Goal of the exercise: Look through the data below for the line with "setup / recovery,q[31]$_SDFFE_PP0P_,q[34]$_SDFFE_PP0P_,20,9" and the line with "multiplexers | 1 | 50", then output those two and all lines in between, exactly as written.

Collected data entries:
--- config.mk ---
export PLATFORM = sky130hd
export DESIGN_NAME = dtc_tap_sequencer
export DESIGN_NICKNAME = d
export VERILOG_FILES = /design/src/rtl/dtc_pkg.sv /design/src/rtl/dtc_req_check.sv /design/src/rtl/dtc_tap_fill.sv /design/src/rtl/dtc_elem_cursor.sv /design/src/rtl/dtc_tap_sequencer.sv
export SDC_FILE = /design/constraint.sdc
export NUM_CORES = 1
export LEC_CHECK = 0
export BUFFER_PORTS_ARGS = -buffer_cell sky130_fd_sc_hd__buf_2
export CAP_MARGIN = 20
export CORE_AREA = 2 2 73 75
export CTS_BUF_LIST = sky130_fd_sc_hd__clkbuf_8
export CTS_CLUSTER_SIZE = 24
export DETAILED_ROUTE_END_ITERATION = 8
export DIE_AREA = 0 0 75 77
export MAX_ROUTING_LAYER = met4
export PLACE_DENSITY = 0.84
export SLEW_MARGIN = 0
export SYNTH_ARGS = -nofsm -noshare
export SYNTH_HDL_FRONTEND = slang
export SYNTH_SLANG_ARGS = --single-unit
--- constraint.sdc ---
create_clock -name clk -period 2.05 [get_ports clk]
set_input_delay 0.1025 -clock clk [delete_from_list [all_inputs] [get_ports clk]]
set_output_delay 0.1025 -clock clk [all_outputs]
set_load 0.02 [all_outputs]
--- src/rtl/dtc_pkg.sv ---
`timescale 1ns/1ps
package dtc_pkg;
    typedef enum logic [1:0] {
        ST_IDLE   = 2'd0,
        ST_STREAM = 2'd1,
        ST_DONE   = 2'd2
    } seq_state_e;
endpackage

--- src/rtl/dtc_req_check.sv ---
`timescale 1ns/1ps
// Range check on an incoming request.
module dtc_req_check #(
    parameter int COARSE_W   = 13,
    parameter int FINE_W     = 7,
    parameter int COARSE_MAX = 7347,
    parameter int FINE_MAX   = 93
) (
    input  logic [COARSE_W-1:0] coarse,
    input  logic [FINE_W-1:0]   fine,
    output logic                in_range
);
    always_comb begin
        in_range = (coarse <= COARSE_W'(COARSE_MAX)) && (fine <= FINE_W'(FINE_MAX));
    end
endmodule

--- src/rtl/dtc_tap_fill.sv ---
`timescale 1ns/1ps
// Takes a full element worth of taps from the remainder, or whatever is left.
module dtc_tap_fill #(
    parameter int REM_W = 13,
    parameter int TAP_W = 5
) (
    input  logic [REM_W-1:0] rem,
    output logic [TAP_W-1:0] taps,
    output logic [REM_W-1:0] rem_next
);
    localparam int TAP_MAX = (1 << TAP_W) - 1;

    always_comb begin
        if (rem >= REM_W'(TAP_MAX)) begin
            taps = TAP_W'(TAP_MAX);
        end else begin
            taps = rem[TAP_W-1:0];
        end
        rem_next = rem - REM_W'(taps);
    end
endmodule

--- src/rtl/dtc_elem_cursor.sv ---
`timescale 1ns/1ps
// Position arithmetic over the two lines: successor, stage boundaries, end.
module dtc_elem_cursor #(
    parameter int N_ELEM = 240,
    parameter int N_FINE = 3,
    parameter int IDX_W  = 8
) (
    input  logic             line,
    input  logic [IDX_W-1:0] idx,
    output logic             nxt_line,
    output logic [IDX_W-1:0] nxt_idx,
    output logic             is_last,
    output logic             nxt_fine_start,
    output logic             nxt_line_start
);
    localparam int N_COARSE = N_ELEM - N_FINE;

    logic at_end;

    always_comb begin
        at_end         = (idx == IDX_W'(N_ELEM - 1));
        is_last        = line && at_end;
        nxt_line_start = at_end;
        if (at_end) begin
            nxt_line = 1'b1;
            nxt_idx  = '0;
        end else begin
            nxt_line = line;
            nxt_idx  = idx + 1'b1;
        end
        nxt_fine_start = (nxt_idx == IDX_W'(N_COARSE));
    end
endmodule

--- src/rtl/dtc_tap_sequencer.sv ---
`timescale 1ns/1ps
// Streams per-element tap settings for a coarse+fine Vernier delay-line pair.
module dtc_tap_sequencer #(
    parameter int N_ELEM = 240,
    parameter int N_FINE = 3,
    parameter int TAP_W  = 5,
    localparam int N_COARSE   = N_ELEM - N_FINE,
    localparam int TAP_MAX    = (1 << TAP_W) - 1,
    localparam int COARSE_MAX = N_COARSE * TAP_MAX,
    localparam int FINE_MAX   = N_FINE * TAP_MAX,
    localparam int IDX_W      = $clog2(N_ELEM),
    localparam int COARSE_W   = $clog2(COARSE_MAX + 1),
    localparam int FINE_W     = $clog2(FINE_MAX + 1)
) (
    input  logic                clk,
    input  logic                rst,
    input  logic                req_valid,
    input  logic [COARSE_W-1:0] req_coarse,
    input  logic [FINE_W-1:0]   req_fine,
    output logic                req_ready,
    output logic                err,
    output logic                out_valid,
    input  logic                out_ready,
    output logic                out_line,
    output logic [IDX_W-1:0]    out_index,
    output logic [TAP_W-1:0]    out_taps,
    output logic                done
);
    import dtc_pkg::*;

    localparam int REM_W = (COARSE_W > FINE_W) ? COARSE_W : FINE_W;

    typedef struct packed {
        seq_state_e          state;
        logic                line;
        logic [IDX_W-1:0]    idx;
        logic [REM_W-1:0]    rem;
        logic [COARSE_W-1:0] coarse;
        logic [FINE_W-1:0]   fine;
        logic                done;
        logic                err;
    } seq_regs_t;

    seq_regs_t q, d;

    logic             req_ok;
    logic [TAP_W-1:0] fill_taps;
    logic [REM_W-1:0] fill_rem_next;
    logic             cur_nxt_line;
    logic [IDX_W-1:0] cur_nxt_idx;
    logic             cur_is_last;
    logic             cur_nxt_fine_start;
    logic             cur_nxt_line_start;

    dtc_req_check #(
        .COARSE_W  (COARSE_W),
        .FINE_W    (FINE_W),
        .COARSE_MAX(COARSE_MAX),
        .FINE_MAX  (FINE_MAX)
    ) u_check (
        .coarse  (req_coarse),
        .fine    (req_fine),
        .in_range(req_ok)
    );

    dtc_tap_fill #(
        .REM_W(REM_W),
        .TAP_W(TAP_W)
    ) u_fill (
        .rem     (q.rem),
        .taps    (fill_taps),
        .rem_next(fill_rem_next)
    );

    dtc_elem_cursor #(
        .N_ELEM(N_ELEM),
        .N_FINE(N_FINE),
        .IDX_W (IDX_W)
    ) u_cursor (
        .line          (q.line),
        .idx           (q.idx),
        .nxt_line      (cur_nxt_line),
        .nxt_idx       (cur_nxt_idx),
        .is_last       (cur_is_last),
        .nxt_fine_start(cur_nxt_fine_start),
        .nxt_line_start(cur_nxt_line_start)
    );

    always_comb begin
        d      = q;
        d.done = 1'b0;
        d.err  = 1'b0;
        case (q.state)
            ST_IDLE: begin
                if (req_valid) begin
                    if (req_ok) begin
                        d.state  = ST_STREAM;
                        d.line   = 1'b0;
                        d.idx    = '0;
                        // leading coarse stage draws from an empty remainder
                        d.rem    = '0;
                        d.coarse = req_coarse;
                        d.fine   = req_fine;
                    end else begin
                        d.err = 1'b1;
                    end
                end
            end
            ST_STREAM: begin
                if (out_ready) begin
                    if (cur_is_last) begin
                        d.state = ST_DONE;
                        d.done  = 1'b1;
                    end else begin
                        d.line = cur_nxt_line;
                        d.idx  = cur_nxt_idx;
                        if (cur_nxt_fine_start) begin
                            d.rem = REM_W'(q.fine);
                        end else if (cur_nxt_line_start) begin
                            d.rem = REM_W'(q.coarse);
                        end else begin
                            d.rem = fill_rem_next;
                        end
                    end
                end
            end
            ST_DONE: begin
                d.state = ST_IDLE;
            end
            default: begin
                d.state = ST_IDLE;
            end
        endcase
    end

    always_ff @(posedge clk) begin
        if (rst) begin
            q <= '{state: ST_IDLE, line: 1'b0, idx: '0, rem: '0,
                   coarse: '0, fine: '0, done: 1'b0, err: 1'b0};
        end else begin
            q <= d;
        end
    end

    always_comb begin
        req_ready = (q.state == ST_IDLE);
        out_valid = (q.state == ST_STREAM);
        out_line  = q.line;
        out_index = q.idx;
        out_taps  = fill_taps;
        done      = q.done;
        err       = q.err;
    end
endmodule

Yosys cells after proc, flatten, opt, wreduce, memory -nomap -nowiden --
Index checks and enable logic that the tools add are counted.
Storage, ports and cells: output and inout port bits 18, logic and storage cells 50, bits in registers 46
Cells by class: add/sub/neg operators 2, multiplexer cells 14, reduce and logical (&&, ||, !) cells 10, eq/ne operators 9, $lt $le $gt $ge 3, bitwise logic cells 4
Operators with widths (number):
- 2-to-1 mux 44 bit | 2
- case mux 22 bit (2 select lines) | 1
- 2-to-1 mux 13 bit | 2
- 2-to-1 mux 24 bit | 1
- 2-to-1 mux 22 bit | 1
- == test 8 bit, second input constant | 2
- >= comparator 13 x 5 -> 1 bit, second input constant | 1
- less-or-equal comparator 13 bit, second input constant | 1
- subtractor 13 x 5 -> 13 bit | 1
- adder 8 x 1 -> 8 bit, second input constant | 1
- 2-to-1 mux 8 bit | 1
- inequality test 2 x 1 -> 1 bit, second input constant | 4
- less-or-equal comparator 7 bit, second input constant | 1
- AND reduction 6 bit | 1
- OR reduction 3 bit | 2
- 2-to-1 mux 5 bit | 1
- AND reduction 5 bit | 1
- inequality test 2 bit, second input constant | 2
- inverter 1 bit | 4
- case mux 2 bit (2 select lines) | 1
- AND reduction 4 bit | 1
- 2-to-1 mux 1 bit | 3
- AND reduction 3 bit | 1
- == test 2 x 1 -> 1 bit, second input constant | 1
- other kinds (4) | 5

Logic depth before layout (Yosys ltp) --
depth after elaboration 8, gate-level depth with buffers 9, gate-level depth less buffers 9

Hierarchy --
A second synthesis with hierarchy kept.
Unflattened totals: cells, all modules 328, area, all modules 2667.6 sq um
By module, submodules not included:
- dtc_tap_sequencer | times used 1, area each 2048.2 sq um, cells an instance 238, seq. area each 920.9 sq um
- dtc_tap_fill | times used 1, area each 334.1 sq um, cells an instance 48, seq. area each 0.0 sq um
- dtc_elem_cursor | times used 1, area each 240.2 sq um, cells an instance 35, seq. area each 0.0 sq um
- dtc_req_check | times used 1, area each 45.0 sq um, cells an instance 7, seq. area each 0.0 sq um

Least setup slack after synthesis --
Ideal clock, no wire load.
path kind register to register, start point register q, in the netlist out_index[0], end point register q[32] (netlist bit), clock period less this slack 2.003 ns, arrival time 1.880 ns, slack 0.047 ns, stages on the path, launching flop included 8, path buffers 0, cells stage by stage dfxtp_1 ha_1 nand4_1 or3b_4 a211oi_4 nand2_4 a31oi_1 o22ai_1
On the way: longest elaborated chain between the ends 7, elaborated cells between the ends (all ways) 12, classes of those cells add/sub (1); eq/ne (3); mux (6); reduce/logical (2)
RTL lines:
- from (decl) | RTL line dtc_tap_sequencer.sv:44 | seq_regs_t q, d;
- from (signal assigned) | RTL line dtc_tap_sequencer.sv:138 | q <= '{state: ST_IDLE, line: 1'b0, idx: '0, rem: '0,
- adder 8 x 1 -> 8 bit or == test 8 bit (tied branches) | RTL line dtc_elem_cursor.sv:29, dtc_elem_cursor.sv:21
- 2-to-1 mux 8 bit | RTL line dtc_elem_cursor.sv:24 | if (at_end) begin
- == test 8 bit | RTL line dtc_elem_cursor.sv:31 | nxt_fine_start = (nxt_idx == IDX_W'(N_COARSE));
- 2-to-1 mux 13 bit | RTL line dtc_tap_sequencer.sv:117 | if (cur_nxt_fine_start) begin
- 2-to-1 mux 22 bit | RTL line dtc_tap_sequencer.sv:111 | if (cur_is_last) begin
- 2-to-1 mux 24 bit | RTL line dtc_tap_sequencer.sv:110 | if (out_ready) begin
- case mux 22 bit (2 select lines) | RTL line dtc_tap_sequencer.sv:93 | case (q.state)
Several ways; a longest one is shown, not always the timed one. The select of a mux whose other input is x is not followed. A chain may end at the register's enable or synchronous reset.

Worst setup path in the final report --
start point register q[31] (netlist bit), end point register q[34] (netlist bit)
On the way: longest elaborated chain between the ends 8
RTL lines:
- >= comparator 13 x 5 -> 1 bit | RTL line dtc_tap_fill.sv:14 | if (rem >= REM_W'(TAP_MAX)) begin
- 2-to-1 mux 5 bit | RTL line dtc_tap_fill.sv:14
- subtractor 13 x 5 -> 13 bit (*) | RTL line dtc_tap_fill.sv:19 | rem_next = rem - REM_W'(taps);
- 2-to-1 mux 13 bit (*) | RTL line dtc_tap_sequencer.sv:119 | end else if (cur_nxt_line_start) begin
- 2-to-1 mux 13 bit (*) | RTL line dtc_tap_sequencer.sv:117
- 2-to-1 mux 22 bit (*) | RTL line dtc_tap_sequencer.sv:111
- 2-to-1 mux 24 bit (*) | RTL line dtc_tap_sequencer.sv:110
- case mux 22 bit (2 select lines) (*) | RTL line dtc_tap_sequencer.sv:93
Mark *: on every way between the ends. The rest lies on a longest branch, timed or not. The select of a mux whose other input is x is not followed.

==> results list <==
- Result of the run: complete, no violations
* RSZ-0062 raised after global routing: yes
* #FFs+latches synth: 46
* Worst path buffer plus inverter count: 0
- Number of flops mapped to enable cells by yosys: 0
- Worst ir drop on vdd: approximately 0.46 mV
- Residual overflow from global routing: 0
- Arrival @ worst endpoint: between 2000 and 2500 ps
* Number of nets in the final layout: between 300 and 400
- Path category of the worst min-delay check: input pin to flip-flop
- Power spread over the standard cell area amounts to 754 nW/um^2.
- Pin count of the biggest net entering global routing: 26
- The detailed router finished its first iteration with between 300 and 400 violations.
* Dominant register cell in the synthesized netlist: dfxtp_1
- Overall via count from detail_route: approximately 2500
* Initial antenna violation count: 0
- Synthesis produced a netlist with a net count of approximately 330.
* Clock input transition at the sequential cells of the worst setup and hold paths: around 80 ps
- Largest buffer count on any clock path: 2
- For this run, the top clock speed supported by timing is 0.493 GHz.
- Dividing the synthesized area by the synthesized cell count gives about 8.3 um^2.
- Post-detailed-placement half-perimeter wirelength: 4.64 mm
- Share of flip-flops with an asynchronous set or reset: 0
- The cell sitting at the root of the clock tree is a clkbuf_8.
- Of the total power, combinational logic draws 0.288.
* Final-report setup violation count: 0
- The worst setup path is of the flip-flop to flip-flop kind.
* TritonCTS Sinks: 46
- The floorplan step defined a die boundary enclosing approximately 5800 um^2.
- For this run, the detailed router's first-pass iteration total came to 5.
* Synth top cells by count: 46 x dfxtp_1, 36 x nor2_1, 30 x nand2_1, 28 x mux2i_1
- Via count of the first global-routing pass: ~2200
- Input and output buffers added on the ports amount to about 40.
- Finished Core Util: 0.618
- Transition time at the pin with the least slew margin: between 500 and 600 ps
- Minimum clock period after layout: slightly above 2000 ps
- Max-cap violations in this run came to 0.
- Cell Rows: 26
- Of the total power, the clock network draws 0.295.
* Clock latency at the later pin of the worst-skew pair: about 300 ps
- Clock skew on the completed layout was measured at approximately 6.3 ps.
* Delay of the slowest critical-path stage: between 300 and 400 ps
- The slowest stage of the critical path is the dfxtp_1 cell.
- Overall power consumption after layout is estimated at between 2 and 2.5 mW.
- Proportion of power drawn by flip-flops and latches: 0.416
* Post-synthesis instance area: around 2500 um^2
- I/O pin cnt: between 40 and 50
* Die boundary width: about 75 um
* Ranking of synthesized cells by area: dfxtp_1 37%, mux2i_1 11%, nor2_1 5.4%
- Number of synthesis warnings: 0
* Final weighted congestion of routability-driven global placement: 0.918
- Endpoint required time on the critical path: between 2000 and 2500 ps
- After technology mapping, the gate count stands at 300.
* CTS tree: done
* Crit share post-route: 0.990
- Summed over all cells, the static leakage comes to approximately 1.3 nW.
- The internal portion of the total power is between 1.5 and 2 mW.
* Number of remaining DRC errors: 0
* Most area-hungry cell type in the Yosys netlist: dfxtp_1
* Standard cell core area: about 5000 um^2
- Clock tree synthesis inserted a total of 5 buffers.
- Initial Utilization: 0.502
- Hold Fails Final Rpt: 0
- The share of the Yosys chip area taken by registers is 0.369.
- After detailed routing, the average wire length per cell comes to ~16 um.
- The share of synthesized area in the top cell type comes to 0.369.
* Number of distinct library cells after synthesis: 52
* Final sum of negative setup slack: 0 ps
* Final Hold Slack: around 43 ps
* Number of levels the H-tree was split into: 2
- The worst pin sits at a relative slew slack of 0.625.
- Hold repair after CTS inserted 0 buffers.
* Dominant delay contributor by cell family on the critical path: simple AND/OR/NAND/NOR gates
- Remaining antenna violation count: 0
* Largest driver fanout on the critical path: 7
- Dominant cell type by count on the critical path: o21ai_0
- Type of origin of the critical path: flip-flop
- After filler insertion, the fill cell instance count of the layout stands at between 400 and 500.
- Share of total power consumed by net switching: 0.308
- The floorplan step set the die height to approximately 77 um.
* Global-route wire length before repair: between 10 and 15 mm
* Library cell with the highest instance count after synthesis: dfxtp_1
* Diode count: 0
* Count of final max-slew check failures: 0
* Total wirelength of the detailed-routed design: 6.79 mm
- Net Switching: between 0.7 and 0.8 mW
- Fraction of final layout cells sized beyond drive strength 1: 0.291
- In the global route stage, overall resource usage came out at 0.234.
- Worst setup EP type: flip-flop
- Critical Path, Cell by Cell: nor4_4, nand2_2, nand2b_1, ha_2, a41o_1, o21ai_0, o21ai_0, mux2i_1, o21ai_0
- Layout area overhead: 23.2%
- After detailed routing, the number of vias per cell comes to between 5 and 6.
-- worst paths after layout --
kind,startpoint,endpoint,slack (ps),cells after the start
hold reg to reg,q[20]$_SDFFE_PP0P_,q[20]$_SDFFE_PP0P_,500,2
setup reg to reg,q[31]$_SDFFE_PP0P_,q[34]$_SDFFE_PP0P_,20,9
hold / removal,req_coarse[0],q[9]$_SDFFE_PP0P_,40,3
setup / recovery,q[31]$_SDFFE_PP0P_,q[34]$_SDFFE_PP0P_,20,9
-- what timing repair did --
item                                    in CTS  in global routing
pin swaps                                    0                  2
gates cloned                                 0                  2
gates resized for setup                      5                 11
setup buffers                                0                  4
endpoints found under the setup margin      10                 24
-- routing by layer --
layer	wire (um)	track usage	up-vias
li1	-	-	1183
met2	3180	0.334	140
met1	2850	0.331	1174
met5	0	-	-
met3	613	0.0434	20
met4	150	0.0786	0
-- worst min-delay path: cells and delay by family --
family | cells | cell delay, ps
buffers and inverters | 1 | 70
multiplexers | 1 | 50
AND/OR/NAND/NOR | 1 | 80
-- cell type report --
type,instances,area (um^2),area share
Clock buffer,6,82.6,0.0268
Timing Repair Buffer,68,437,0.142
Tap cell,70,87.6,0.0285
Clock inverter,1,30.0,0.00976
Multi-Input combinational cell,228,1500,0.487
Inverter,5,18.8,0.00610
Sequential cell,46,922,0.300
-- stage by stage --
step,cell area [um^2],instances,setup slack [ps]
after detailed placement,2840,411,-29.4
after floorplan,2500,300,47.1
after CTS,2970,418,18.5
after global placement,2840,411,63.5
final,3080,424,21.0
after global routing,3080,424,-16.9
-- state kept, by name, summed over array words and instances, names as in the netlist --
signal,count
q,35
out_index,8
out_line,1
err,1
done,1
-- kinds of logic (layout without fill, tap and decap cells) --
group	Yosys count	after routing	share of synthesized area
and+or+nand+nor	120	122	0.237
AOI/OAI and AO/OA	68	68	0.175
DFF	46	46	0.369
muxes	29	29	0.117
buffers and inverters	28	80	0.0661
xor gates and xnor gates	6	6	0.0210
adders and majority gates	3	3	0.0150
-- cells in the final DEF (no fill, tap or decap), drive strengths merged, types with 3 or more instances in the layout --
master and count:
o22ai 4, clkbuf 6, nor3 17, o21ai 23
mux2i 28, or3 5, nand2 34, a31oi 4
nand4 3, a21oi 20, buf 68, a211oi 4
or4 4, xor2 5, dfxtp 46, inv 5
nand2b 4, nand3 10, ha 3, nor2 36
-- power by group through the flow --
stage          registers (mW)  clock network [mW]  logic (mW)
2_1_floorplan           0.975                   0       0.448
3_3_place_gp            0.980                   0       0.590
3_5_place_dp            0.981                   0       0.607
4_1_cts                 0.962               0.694       0.630
5_1_grt                 0.970               0.724       0.722
6_report                0.966               0.685       0.669
Note: power is estimated with default switching activity, not from simulation.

Output for this task:
setup / recovery,q[31]$_SDFFE_PP0P_,q[34]$_SDFFE_PP0P_,20,9
-- what timing repair did --
item                                    in CTS  in global routing
pin swaps                                    0                  2
gates cloned                                 0                  2
gates resized for setup                      5                 11
setup buffers                                0                  4
endpoints found under the setup margin      10                 24
-- routing by layer --
layer	wire (um)	track usage	up-vias
li1	-	-	1183
met2	3180	0.334	140
met1	2850	0.331	1174
met5	0	-	-
met3	613	0.0434	20
met4	150	0.0786	0
-- worst min-delay path: cells and delay by family --
family | cells | cell delay, ps
buffers and inverters | 1 | 70
multiplexers | 1 | 50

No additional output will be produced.